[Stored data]
• • •

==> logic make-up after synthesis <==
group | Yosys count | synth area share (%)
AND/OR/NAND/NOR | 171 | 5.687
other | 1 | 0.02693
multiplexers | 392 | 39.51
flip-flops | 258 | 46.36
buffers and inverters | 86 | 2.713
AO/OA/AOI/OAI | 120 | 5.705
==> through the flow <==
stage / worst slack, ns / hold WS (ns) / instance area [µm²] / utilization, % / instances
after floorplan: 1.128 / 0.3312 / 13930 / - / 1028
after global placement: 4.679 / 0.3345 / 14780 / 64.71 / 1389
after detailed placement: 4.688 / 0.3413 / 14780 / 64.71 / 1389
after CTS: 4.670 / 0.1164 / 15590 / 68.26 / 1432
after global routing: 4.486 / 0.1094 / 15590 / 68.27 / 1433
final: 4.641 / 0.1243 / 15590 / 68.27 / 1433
--- src/rtl/rx_framer.sv ---
module rx_framer
  import rx_pkg::*;
#(
  parameter int OSR = 16
) (
  input  logic              clk,
  input  logic              rst_n,
  input  logic              en,
  input  logic              tick,
  input  logic              line,
  input  logic [3:0]        cfg_bits,
  input  logic [1:0]        cfg_par,
  output logic              frame_done,
  output logic [WORD_W-1:0] frame_word
);
  localparam int CW  = $clog2(OSR);
  localparam int MID = OSR / 2;

  rx_state_e         state_q;
  logic [CW-1:0]     cnt_q;
  logic [3:0]        idx_q;
  logic [DATA_W-1:0] data_q;
  logic              perr_q;
  logic [3:0]        nbits;
  logic              mid_tick;
  logic              bit_tick;

  assign nbits    = clamp_bits(cfg_bits);
  assign mid_tick = tick && (cnt_q == CW'(MID - 1));
  assign bit_tick = tick && (cnt_q == CW'(OSR - 1));

  always_ff @(posedge clk or negedge rst_n) begin
    if (!rst_n) begin
      state_q    <= S_HUNT;
      cnt_q      <= '0;
      idx_q      <= '0;
      data_q     <= '0;
      perr_q     <= 1'b0;
      frame_done <= 1'b0;
      frame_word <= '0;
    end else begin
      frame_done <= 1'b0;
      if (!en) begin
        state_q <= S_HUNT;
      end else begin
        case (state_q)
          S_HUNT: if (tick && !line) begin
            state_q <= S_START;
            cnt_q   <= CW'(1);
          end
          S_START: if (tick) begin
            if (mid_tick) begin
              if (line) state_q <= S_HUNT;
              else begin
                state_q <= S_DATA;
                cnt_q   <= '0;
                idx_q   <= '0;
                data_q  <= '0;
                perr_q  <= 1'b0;
              end
            end else cnt_q <= cnt_q + CW'(1);
          end
          S_DATA: if (tick) begin
            if (bit_tick) begin
              cnt_q         <= '0;
              data_q[idx_q] <= line;
              idx_q         <= idx_q + 4'd1;
              if (idx_q == nbits - 4'd1) state_q <= cfg_par[1] ? S_PAR : S_STOP;
            end else cnt_q <= cnt_q + CW'(1);
          end
          S_PAR: if (tick) begin
            if (bit_tick) begin
              cnt_q   <= '0;
              perr_q  <= line != par_expect(data_q, cfg_par[0]);
              state_q <= S_STOP;
            end else cnt_q <= cnt_q + CW'(1);
          end
          S_STOP: if (tick) begin
            if (bit_tick) begin
              cnt_q      <= '0;
              frame_done <= 1'b1;
              frame_word <= pack_word(data_q, perr_q, !line);
              state_q    <= line ? S_HUNT : S_WAITHI;
            end else cnt_q <= cnt_q + CW'(1);
          end
          S_WAITHI: if (line) state_q <= S_HUNT;
          default: state_q <= S_HUNT;
        endcase
      end
    end
  end

  // a start that is high again at mid-bit is dropped
  assert_start_reject_R6: assert property (@(posedge clk) disable iff (!rst_n)
    (en && state_q == S_START && mid_tick && line) |=> state_q == S_HUNT);
  // a low first stop bit yields a word tagged with a framing error
  assert_stop_ferr_R4: assert property (@(posedge clk) disable iff (!rst_n)
    (en && state_q == S_STOP && bit_tick && !line) |=> (frame_done && frame_word[15]));
  // one completion pulse per frame
  assert_done_single_R2: assert property (@(posedge clk) disable iff (!rst_n)
    frame_done |=> !frame_done);
endmodule
--- config.mk ---
export PLATFORM = sky130hd
export DESIGN_NAME = fpu_exc_status
export DESIGN_NICKNAME = d
export VERILOG_FILES = /design/src/rtl/fpu_exc_status.sv
export SDC_FILE = /design/constraint.sdc
export NUM_CORES = 1
export LEC_CHECK = 0
export BUFFER_PORTS_ARGS = -buffer_cell sky130_fd_sc_hd__buf_4
export CORE_MARGIN = 5
export CORE_UTILIZATION = 42
export DETAILED_ROUTE_END_ITERATION = 10
export HOLD_SLACK_MARGIN = 0.03
export PLACE_DENSITY = 0.79
export SLEW_MARGIN = 20
export SYNTH_ARGS = -nofsm -noshare
export SYNTH_HDL_FRONTEND = slang
export SYNTH_SLANG_ARGS = --single-unit
--- constraint.sdc ---
create_clock -name clk -period 1.35 [get_ports clk]
set_input_delay 0.27 -clock clk [delete_from_list [all_inputs] [get_ports clk]]
set_output_delay 0.27 -clock clk [all_outputs]
set_load 0.01 [all_outputs]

• • •

• The task
Could you output, exactly and with nothing else, the lines from the start of the records through the line containing "after global routing: 4.486"?

• Solution to this exercise
==> logic make-up after synthesis <==
group | Yosys count | synth area share (%)
AND/OR/NAND/NOR | 171 | 5.687
other | 1 | 0.02693
multiplexers | 392 | 39.51
flip-flops | 258 | 46.36
buffers and inverters | 86 | 2.713
AO/OA/AOI/OAI | 120 | 5.705
==> through the flow <==
stage / worst slack, ns / hold WS (ns) / instance area [µm²] / utilization, % / instances
after floorplan: 1.128 / 0.3312 / 13930 / - / 1028
after global placement: 4.679 / 0.3345 / 14780 / 64.71 / 1389
after detailed placement: 4.688 / 0.3413 / 14780 / 64.71 / 1389
after CTS: 4.670 / 0.1164 / 15590 / 68.26 / 1432
after global routing: 4.486 / 0.1094 / 15590 / 68.27 / 1433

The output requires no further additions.